Personne ne conteste les limites de Hegel. Et c’est bien ce
contre quoi nous voulons combattre. Nous voulons contester les limites de
Hegel, les limites telles que le bon gros sens positiviste, qui est la chose la
mieux partagée de ce monde, croit pouvoir lui assigner en toute quiétude après
la chaude alerte que lui causa déjà Marx il y a cent ans. Nous voulons attaquer
ceux qui se bornent à ânonner les poncifs de bon ton qui ont cours depuis un
siècle. Le véritable but de ceux qui agissent ainsi est que l’on ne connaisse
jamais d’autres limites à la pensée de Hegel que celles qu’ils veulent bien lui
assigner du haut de leur gros bon sens pseudo-réaliste de gauche. Nous voulons
au contraire connaître de nouvelles limites à la pensée de Hegel, connaître en
quoi notre époque est devenue plus profondément ce qu’elle était déjà du temps
de Hegel et du temps de Marx. Malgré la satisfaction feinte de ceux qui y vont
de leur couplet sur les limites bien
connues de la pensée de Hegel, celui-ci n’a pas fini de nuire — et nous en
apportons dans ce qui suit quelques preuves supplémentaires — car ce qui l’a si bien inspiré n’a pas non plus fini de
nuire et nuit même de plus en plus efficacement. C’est un monde irréel qui a
inspiré Hegel. Et ce monde n’est pas devenu plus réel depuis, que nous sachions.

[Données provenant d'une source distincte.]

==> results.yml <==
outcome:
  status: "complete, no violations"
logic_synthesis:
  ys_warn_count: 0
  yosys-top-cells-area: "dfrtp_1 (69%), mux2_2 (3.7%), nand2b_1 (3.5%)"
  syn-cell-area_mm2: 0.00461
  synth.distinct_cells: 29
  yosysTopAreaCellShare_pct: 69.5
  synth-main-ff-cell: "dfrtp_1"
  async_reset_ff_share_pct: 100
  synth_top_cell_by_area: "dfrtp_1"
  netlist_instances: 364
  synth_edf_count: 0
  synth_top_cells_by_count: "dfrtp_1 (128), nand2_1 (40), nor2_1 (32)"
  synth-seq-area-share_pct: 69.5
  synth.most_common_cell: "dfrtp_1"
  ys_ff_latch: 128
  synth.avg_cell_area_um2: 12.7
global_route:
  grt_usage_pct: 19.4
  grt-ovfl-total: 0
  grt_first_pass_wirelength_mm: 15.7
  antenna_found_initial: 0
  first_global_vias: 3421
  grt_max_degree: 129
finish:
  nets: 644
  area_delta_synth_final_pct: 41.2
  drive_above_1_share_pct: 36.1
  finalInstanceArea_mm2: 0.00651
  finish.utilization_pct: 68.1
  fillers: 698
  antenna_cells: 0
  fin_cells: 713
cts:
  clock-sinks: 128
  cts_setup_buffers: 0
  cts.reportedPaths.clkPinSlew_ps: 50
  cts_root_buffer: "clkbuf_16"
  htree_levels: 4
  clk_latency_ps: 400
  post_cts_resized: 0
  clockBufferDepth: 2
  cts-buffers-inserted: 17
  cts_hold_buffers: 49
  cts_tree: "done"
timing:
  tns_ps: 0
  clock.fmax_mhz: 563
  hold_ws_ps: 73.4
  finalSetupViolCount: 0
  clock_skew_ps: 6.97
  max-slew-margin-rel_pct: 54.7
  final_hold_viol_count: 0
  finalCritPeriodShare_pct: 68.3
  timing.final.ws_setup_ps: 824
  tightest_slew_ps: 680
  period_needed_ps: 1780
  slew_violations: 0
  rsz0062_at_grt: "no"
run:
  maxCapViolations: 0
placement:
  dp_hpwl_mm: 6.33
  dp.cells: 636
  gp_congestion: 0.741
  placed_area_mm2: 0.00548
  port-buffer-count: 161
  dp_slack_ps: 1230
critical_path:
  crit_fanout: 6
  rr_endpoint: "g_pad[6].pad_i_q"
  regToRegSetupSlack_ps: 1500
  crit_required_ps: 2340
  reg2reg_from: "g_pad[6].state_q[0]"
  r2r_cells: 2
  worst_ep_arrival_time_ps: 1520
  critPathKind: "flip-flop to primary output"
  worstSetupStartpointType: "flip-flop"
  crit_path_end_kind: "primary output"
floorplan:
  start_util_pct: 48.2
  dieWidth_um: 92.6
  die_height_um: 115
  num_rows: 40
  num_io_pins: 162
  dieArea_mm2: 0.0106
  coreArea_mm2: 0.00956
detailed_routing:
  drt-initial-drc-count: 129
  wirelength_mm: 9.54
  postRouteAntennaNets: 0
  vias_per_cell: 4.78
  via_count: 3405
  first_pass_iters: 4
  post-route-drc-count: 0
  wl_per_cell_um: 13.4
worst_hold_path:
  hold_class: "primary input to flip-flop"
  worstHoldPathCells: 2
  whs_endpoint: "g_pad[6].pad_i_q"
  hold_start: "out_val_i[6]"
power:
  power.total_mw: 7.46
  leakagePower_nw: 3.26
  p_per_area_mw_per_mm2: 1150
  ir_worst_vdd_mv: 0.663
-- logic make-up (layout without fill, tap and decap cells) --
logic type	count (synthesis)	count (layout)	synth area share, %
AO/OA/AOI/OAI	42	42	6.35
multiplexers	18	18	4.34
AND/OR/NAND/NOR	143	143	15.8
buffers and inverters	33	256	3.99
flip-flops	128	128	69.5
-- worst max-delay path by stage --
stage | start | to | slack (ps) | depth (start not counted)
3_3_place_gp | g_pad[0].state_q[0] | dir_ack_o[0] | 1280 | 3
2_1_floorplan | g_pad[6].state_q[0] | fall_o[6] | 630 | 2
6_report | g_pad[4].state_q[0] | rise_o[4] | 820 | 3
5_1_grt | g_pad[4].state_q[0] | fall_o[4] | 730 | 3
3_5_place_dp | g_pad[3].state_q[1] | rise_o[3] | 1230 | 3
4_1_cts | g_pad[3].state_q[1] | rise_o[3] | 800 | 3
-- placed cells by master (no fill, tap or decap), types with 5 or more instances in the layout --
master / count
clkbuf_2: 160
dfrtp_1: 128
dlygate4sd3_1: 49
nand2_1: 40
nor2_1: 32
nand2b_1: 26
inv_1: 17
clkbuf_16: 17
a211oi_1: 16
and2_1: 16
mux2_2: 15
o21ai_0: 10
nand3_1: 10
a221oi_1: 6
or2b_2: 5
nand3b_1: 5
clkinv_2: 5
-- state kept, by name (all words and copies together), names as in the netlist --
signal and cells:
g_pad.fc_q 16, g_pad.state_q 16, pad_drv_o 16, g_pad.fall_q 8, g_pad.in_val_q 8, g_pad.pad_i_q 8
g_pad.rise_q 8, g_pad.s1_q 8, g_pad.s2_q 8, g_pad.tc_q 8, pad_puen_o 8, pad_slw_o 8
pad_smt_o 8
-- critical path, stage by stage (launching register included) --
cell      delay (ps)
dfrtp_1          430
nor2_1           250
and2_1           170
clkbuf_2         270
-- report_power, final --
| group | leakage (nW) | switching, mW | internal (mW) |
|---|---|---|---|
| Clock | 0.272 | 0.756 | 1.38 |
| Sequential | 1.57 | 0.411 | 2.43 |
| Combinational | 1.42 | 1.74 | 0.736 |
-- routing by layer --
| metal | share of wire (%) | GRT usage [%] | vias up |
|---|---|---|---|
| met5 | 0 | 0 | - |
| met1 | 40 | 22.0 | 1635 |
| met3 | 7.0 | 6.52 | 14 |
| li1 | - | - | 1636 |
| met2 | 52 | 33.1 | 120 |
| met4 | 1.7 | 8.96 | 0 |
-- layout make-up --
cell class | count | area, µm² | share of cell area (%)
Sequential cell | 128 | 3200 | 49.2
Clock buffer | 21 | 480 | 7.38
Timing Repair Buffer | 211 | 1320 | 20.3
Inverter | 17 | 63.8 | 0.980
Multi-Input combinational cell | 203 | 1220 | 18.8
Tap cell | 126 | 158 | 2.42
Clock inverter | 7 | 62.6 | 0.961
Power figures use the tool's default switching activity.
===== config.mk =====
export PLATFORM = sky130hd
export DESIGN_NAME = lsu_mem_port_flat
export DESIGN_NICKNAME = d
export VERILOG_FILES = /design/src/rtl/lsu_mem_port_pkg.sv /design/src/rtl/lsu_mem_port_if.sv /design/src/rtl/lsu_mem_port_load_align.sv /design/src/rtl/lsu_mem_port.sv /design/src/flat_wrapper.sv
export SDC_FILE = /design/constraint.sdc
export NUM_CORES = 1
export LEC_CHECK = 0
export ABC_CLOCK_PERIOD_IN_PS = 2240
export BUFFER_PORTS_ARGS = -buffer_cell sky130_fd_sc_hd__buf_2
export CORE_MARGIN = 4
export CORE_UTILIZATION = 50
export DETAILED_ROUTE_END_ITERATION = 16
export GPL_TIMING_DRIVEN = 0
export PLACE_DENSITY = 0.78
export SLEW_MARGIN = 20
export SYNTH_ARGS = -nofsm -noshare
export SYNTH_HDL_FRONTEND = slang
export SYNTH_SLANG_ARGS = --single-unit

===== constraint.sdc =====
create_clock -name clk -period 2.24 [get_ports clk]
set_input_delay 0.112 -clock clk [delete_from_list [all_inputs] [get_ports clk]]
set_output_delay 0.112 -clock clk [all_outputs]
set_load 0.02 [all_outputs]

===== src/rtl/lsu_mem_port_pkg.sv =====
// Shared types for the LSU memory port: issue/writeback packets, FSM states, access size decode.
// Also holds the funct3 constants and the misalignment test used when LSU_MISALIGN_TRAP_EN is set.
package lsu_mem_port_pkg;

    localparam int unsigned XLEN   = 32;
    localparam int unsigned ADDR_W = 32;
    localparam int unsigned TAG_W  = 6;

    localparam logic [2:0] F3_B  = 3'b000;
    localparam logic [2:0] F3_H  = 3'b001;
    localparam logic [2:0] F3_W  = 3'b010;
    localparam logic [2:0] F3_BU = 3'b100;
    localparam logic [2:0] F3_HU = 3'b101;

    typedef enum logic [2:0] {StIdle, StReq, StWait, StResp, StDrain} lsu_state_e;
    typedef enum logic [1:0] {SzByte, SzHalf, SzWord} mem_size_e;

    typedef struct packed {
        logic [XLEN-1:0]  pc;
        logic             is_store;
        logic [2:0]       funct3;
        logic [XLEN-1:0]  addr;
        logic [XLEN-1:0]  src2;
        logic [TAG_W-1:0] dest_tag;
    } instruction_t;

    typedef struct packed {
        logic [TAG_W-1:0] dest_tag;
        logic [XLEN-1:0]  result;
        logic [XLEN-1:0]  pc;
        logic             exception;
    } writeback_packet_t;

    // Unknown encodings fall through to a word access.
    function automatic mem_size_e decode_size(input logic [2:0] funct3);
        case (funct3)
            F3_B, F3_BU: return SzByte;
            F3_H, F3_HU: return SzHalf;
            default:     return SzWord;
        endcase
    endfunction

    function automatic logic is_misaligned(input mem_size_e size, input logic [1:0] off);
        case (size)
            SzHalf:  return off[0];
            SzWord:  return |off;
            default: return 1'b0;
        endcase
    endfunction

endpackage


===== src/rtl/lsu_mem_port_if.sv =====
// req/gnt/rvalid data-memory bus between the LSU memory port (master) and the cache/SRAM (slave).
interface lsu_mem_port_if;
    import lsu_mem_port_pkg::*;

    logic              mem_req;
    logic              mem_we;
    logic [ADDR_W-1:0] mem_addr;
    logic [3:0]        mem_be;
    logic [XLEN-1:0]   mem_wdata;
    logic              mem_gnt;
    logic              mem_rvalid;
    logic [XLEN-1:0]   mem_rdata;

    modport master (
        output mem_req, mem_we, mem_addr, mem_be, mem_wdata,
        input  mem_gnt, mem_rvalid, mem_rdata
    );

    modport slave (
        input  mem_req, mem_we, mem_addr, mem_be, mem_wdata,
        output mem_gnt, mem_rvalid, mem_rdata
    );

endinterface


===== src/rtl/lsu_mem_port_load_align.sv =====
// Combinational load lane select and sign/zero extension; also reused by store-to-load forwarding.
module lsu_mem_port_load_align
    import lsu_mem_port_pkg::*;
(
    input  logic [XLEN-1:0] rdata_i,
    input  logic [1:0]      off_i,
    input  logic [2:0]      funct3_i,
    output logic [XLEN-1:0] result_o
);

    logic [7:0]  byte_v;
    logic [15:0] half_v;
    logic        sext;

    always_comb begin
        byte_v = rdata_i[{off_i, 3'b000} +: 8];
        half_v = off_i[1] ? rdata_i[31:16] : rdata_i[15:0];
        sext   = ~funct3_i[2];
        case (decode_size(funct3_i))
            SzByte:  result_o = {{(XLEN-8){byte_v[7] & sext}}, byte_v};
            SzHalf:  result_o = {{(XLEN-16){half_v[15] & sext}}, half_v};
            default: result_o = rdata_i;
        endcase
    end

endmodule


===== src/rtl/lsu_mem_port.sv =====
// LSU memory port: one load/store in flight over req/gnt/rvalid, result returned to the CDB.
// Define LSU_MISALIGN_TRAP_EN to trap misaligned half/word accesses instead of clearing low bits.
module lsu_mem_port
    import lsu_mem_port_pkg::*;
(
    input  logic                  clk,
    input  logic                  rst_n,
    input  logic                  flush,
    input  logic                  issue_valid,
    input  instruction_t          issue_pkt,
    output logic                  issue_rdy,
    output logic                  cache_stall,
    lsu_mem_port_if.master        mem,
    output logic                  wb_valid,
    output writeback_packet_t     wb_pkt,
    input  logic                  wb_rdy
);

    lsu_state_e        state_q, state_d;
    logic              mem_req_q, mem_req_d, mem_we_q, mem_we_d;
    logic [ADDR_W-1:0] mem_addr_q, mem_addr_d;
    logic [3:0]        mem_be_q, mem_be_d;
    logic [XLEN-1:0]   mem_wdata_q, mem_wdata_d;
    logic              wb_valid_q, wb_valid_d;
    writeback_packet_t wb_pkt_q, wb_pkt_d;
    logic              issue_rdy_q, issue_rdy_d, cache_stall_q, cache_stall_d;
    logic [2:0]        funct3_q, funct3_d;
    logic [1:0]        off_q, off_d;
    logic              is_store_q, is_store_d;
    logic [TAG_W-1:0]  tag_q, tag_d;
    logic [XLEN-1:0]   pc_q, pc_d;

    mem_size_e       in_size;
    logic [1:0]      in_off, eff_off;
    logic [3:0]      in_be;
    logic [XLEN-1:0] in_wdata, load_result;
    logic            trap;

    always_comb begin
        in_size = decode_size(issue_pkt.funct3);
        in_off  = issue_pkt.addr[1:0];
        case (in_size)
            SzByte: begin
                eff_off  = in_off;
                in_be    = 4'b0001 << in_off;
                in_wdata = {4{issue_pkt.src2[7:0]}};
            end
            SzHalf: begin
                eff_off  = {in_off[1], 1'b0};
                in_be    = 4'b0011 << eff_off;
                in_wdata = {2{issue_pkt.src2[15:0]}};
            end
            default: begin
                eff_off  = 2'b00;
                in_be    = 4'b1111;
                in_wdata = issue_pkt.src2;
            end
        endcase
    end

`ifdef LSU_MISALIGN_TRAP_EN
    assign trap = is_misaligned(in_size, in_off);
`else
    assign trap = 1'b0;
`endif

    lsu_mem_port_load_align u_load_align (
        .rdata_i  (mem.mem_rdata),
        .off_i    (off_q),
        .funct3_i (funct3_q),
        .result_o (load_result)
    );

    always_comb begin
        state_d     = state_q;
        mem_req_d   = mem_req_q;
        mem_we_d    = mem_we_q;
        mem_addr_d  = mem_addr_q;
        mem_be_d    = mem_be_q;
        mem_wdata_d = mem_wdata_q;
        wb_valid_d  = wb_valid_q;
        wb_pkt_d    = wb_pkt_q;
        funct3_d    = funct3_q;
        off_d       = off_q;
        is_store_d  = is_store_q;
        tag_d       = tag_q;
        pc_d        = pc_q;

        case (state_q)
            StIdle: begin
                if (issue_valid && !flush) begin
                    funct3_d    = issue_pkt.funct3;
                    off_d       = eff_off;
                    is_store_d  = issue_pkt.is_store;
                    tag_d       = issue_pkt.dest_tag;
                    pc_d        = issue_pkt.pc;
                    mem_we_d    = issue_pkt.is_store;
                    mem_addr_d  = {issue_pkt.addr[ADDR_W-1:2], eff_off};
                    mem_be_d    = issue_pkt.is_store ? in_be : 4'b1111;
                    mem_wdata_d = issue_pkt.is_store ? in_wdata : '0;
                    if (trap) begin
                        state_d            = StResp;
                        wb_valid_d         = 1'b1;
                        wb_pkt_d.dest_tag  = issue_pkt.dest_tag;
                        wb_pkt_d.result    = issue_pkt.addr;
                        wb_pkt_d.pc        = issue_pkt.pc;
                        wb_pkt_d.exception = 1'b1;
                    end else begin
                        state_d   = StReq;
                        mem_req_d = 1'b1;
                    end
                end
            end
            StReq: begin
                // A grant coinciding with flush still owes us an rvalid, so drain it.
                if (mem.mem_gnt) begin
                    mem_req_d = 1'b0;
                    state_d   = flush ? StDrain : StWait;
                end else if (flush) begin
                    mem_req_d = 1'b0;
                    state_d   = StIdle;
                end
            end
            StWait: begin
                if (mem.mem_rvalid) begin
                    if (flush) begin
                        state_d = StIdle;
                    end else begin
                        state_d            = StResp;
                        wb_valid_d         = 1'b1;
                        wb_pkt_d.dest_tag  = tag_q;
                        wb_pkt_d.result    = is_store_q ? '0 : load_result;
                        wb_pkt_d.pc        = pc_q;
                        wb_pkt_d.exception = 1'b0;
                    end
                end else if (flush) begin
                    state_d = StDrain;
                end
            end
            StDrain: begin
                if (mem.mem_rvalid) state_d = StIdle;
            end
            StResp: begin
                if (flush || wb_rdy) begin
                    state_d    = StIdle;
                    wb_valid_d = 1'b0;
                end
            end
            default: state_d = StIdle;
        endcase

        issue_rdy_d   = (state_d == StIdle);
        cache_stall_d = (state_d != StIdle);
    end

    always_ff @(posedge clk or negedge rst_n) begin
        if (!rst_n) begin
            state_q       <= StIdle;
            mem_req_q     <= 1'b0;
            mem_we_q      <= 1'b0;
            mem_addr_q    <= '0;
            mem_be_q      <= '0;
            mem_wdata_q   <= '0;
            wb_valid_q    <= 1'b0;
            wb_pkt_q      <= '0;
            issue_rdy_q   <= 1'b1;
            cache_stall_q <= 1'b0;
            funct3_q      <= '0;
            off_q         <= '0;
            is_store_q    <= 1'b0;
            tag_q         <= '0;
            pc_q          <= '0;
        end else begin
            state_q       <= state_d;
            mem_req_q     <= mem_req_d;
            mem_we_q      <= mem_we_d;
            mem_addr_q    <= mem_addr_d;
            mem_be_q      <= mem_be_d;
            mem_wdata_q   <= mem_wdata_d;
            wb_valid_q    <= wb_valid_d;
            wb_pkt_q      <= wb_pkt_d;
            issue_rdy_q   <= issue_rdy_d;
            cache_stall_q <= cache_stall_d;
            funct3_q      <= funct3_d;
            off_q         <= off_d;
            is_store_q    <= is_store_d;
            tag_q         <= tag_d;
            pc_q          <= pc_d;
        end
    end

    assign issue_rdy     = issue_rdy_q;
    assign cache_stall   = cache_stall_q;
    assign mem.mem_req   = mem_req_q;
    assign mem.mem_we    = mem_we_q;
    assign mem.mem_addr  = mem_addr_q;
    assign mem.mem_be    = mem_be_q;
    assign mem.mem_wdata = mem_wdata_q;
    assign wb_valid      = wb_valid_q;
    assign wb_pkt        = wb_pkt_q;

endmodule


===== src/flat_wrapper.sv =====
// flat-port wrapper written by rule: the top's interface ports become plain ports
module lsu_mem_port_flat import lsu_mem_port_pkg::*;
  (clk, rst_n, flush, issue_valid, issue_pkt, issue_rdy, cache_stall, wb_valid, wb_pkt, wb_rdy, mem_mem_req, mem_mem_we, mem_mem_addr, mem_mem_be, mem_mem_wdata, mem_mem_gnt, mem_mem_rvalid, mem_mem_rdata);
  lsu_mem_port_if mem_i ();
  input  logic clk;
  input  logic rst_n;
  input  logic flush;
  input  logic issue_valid;
  input  instruction_t issue_pkt;
  output logic issue_rdy;
  output logic cache_stall;
  output logic wb_valid;
  output writeback_packet_t wb_pkt;
  input  logic wb_rdy;
  output wire logic [$bits(mem_i.mem_req)-1:0] mem_mem_req;
  output wire logic [$bits(mem_i.mem_we)-1:0] mem_mem_we;
  output wire logic [$bits(mem_i.mem_addr)-1:0] mem_mem_addr;
  output wire logic [$bits(mem_i.mem_be)-1:0] mem_mem_be;
  output wire logic [$bits(mem_i.mem_wdata)-1:0] mem_mem_wdata;
  input wire logic [$bits(mem_i.mem_gnt)-1:0] mem_mem_gnt;
  input wire logic [$bits(mem_i.mem_rvalid)-1:0] mem_mem_rvalid;
  input wire logic [$bits(mem_i.mem_rdata)-1:0] mem_mem_rdata;
  assign mem_mem_req = mem_i.mem_req;
  assign mem_mem_we = mem_i.mem_we;
  assign mem_mem_addr = mem_i.mem_addr;
  assign mem_mem_be = mem_i.mem_be;
  assign mem_mem_wdata = mem_i.mem_wdata;
  assign mem_i.mem_gnt = mem_mem_gnt;
  assign mem_i.mem_rvalid = mem_mem_rvalid;
  assign mem_i.mem_rdata = mem_mem_rdata;
  lsu_mem_port u_core (.clk(clk), .rst_n(rst_n), .flush(flush), .issue_valid(issue_valid), .issue_pkt(issue_pkt), .issue_rdy(issue_rdy), .cache_stall(cache_stall), .mem(mem_i), .wb_valid(wb_valid), .wb_pkt(wb_pkt), .wb_rdy(wb_rdy));
endmodule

Notre époque est trop peu réelle elle-même pour pouvoir prétendre trancher du
peu de réalisme de la pensée de Hegel. Cela, seule une époque réelle le pourra.
En ce qui nous concerne, plus modestement et en parfait accord avec Hegel, nous
prétendons trancher de ce qui n’est pas
réel et qui pourtant prétend l’être. Plutôt que ce soit ce monde qui soit
capable de dénoncer l’irréalisme de la pensée de Hegel, c’est cette pensée, le
mépris qu’elle témoigne pour ce qui n’est réel qu’en apparence, qui vont nous
être d’un grand secours pour dénoncer le peu de réalité de ce monde. Là où
Hegel plaidait seulement contre le pseudo-réalisme mensonger de la pensée
positiviste dominante, nous plaidons, nous, contre le peu de réalité du monde
lui-même. Nous faisons nôtre l’adage intangible de Hegel : seul ce qui est
rationnel est réel. C’est dire le peu de réalité que nous accordons à ce monde
quand on voit son peu de rationalité.
Ceci dit, il
est clair que notre honorable correspondant n’est pas capable de faire la différence
entre une découverte scientifique et une affirmation à l’esbroufe et à l’épate
gauchistes. Il a pour cela une excuse. Notre époque étant abondante en
affirmations à l’esbroufe et à l’épate et pauvre en découvertes scientifiques,
il aura certes eu de nombreuses occasions de juger des premières mais de très
rares pour juger des secondes.
* Ce qui est tout
relatif, car Marx ne peut pas critiquer justement le côté « théorie de
l’histoire » de la théorie de Hegel en ignorant ou en critiquant
faussement son côté « théorie de la société ».
** Genèse
et unification du spectacle, Champ Libre, 1977.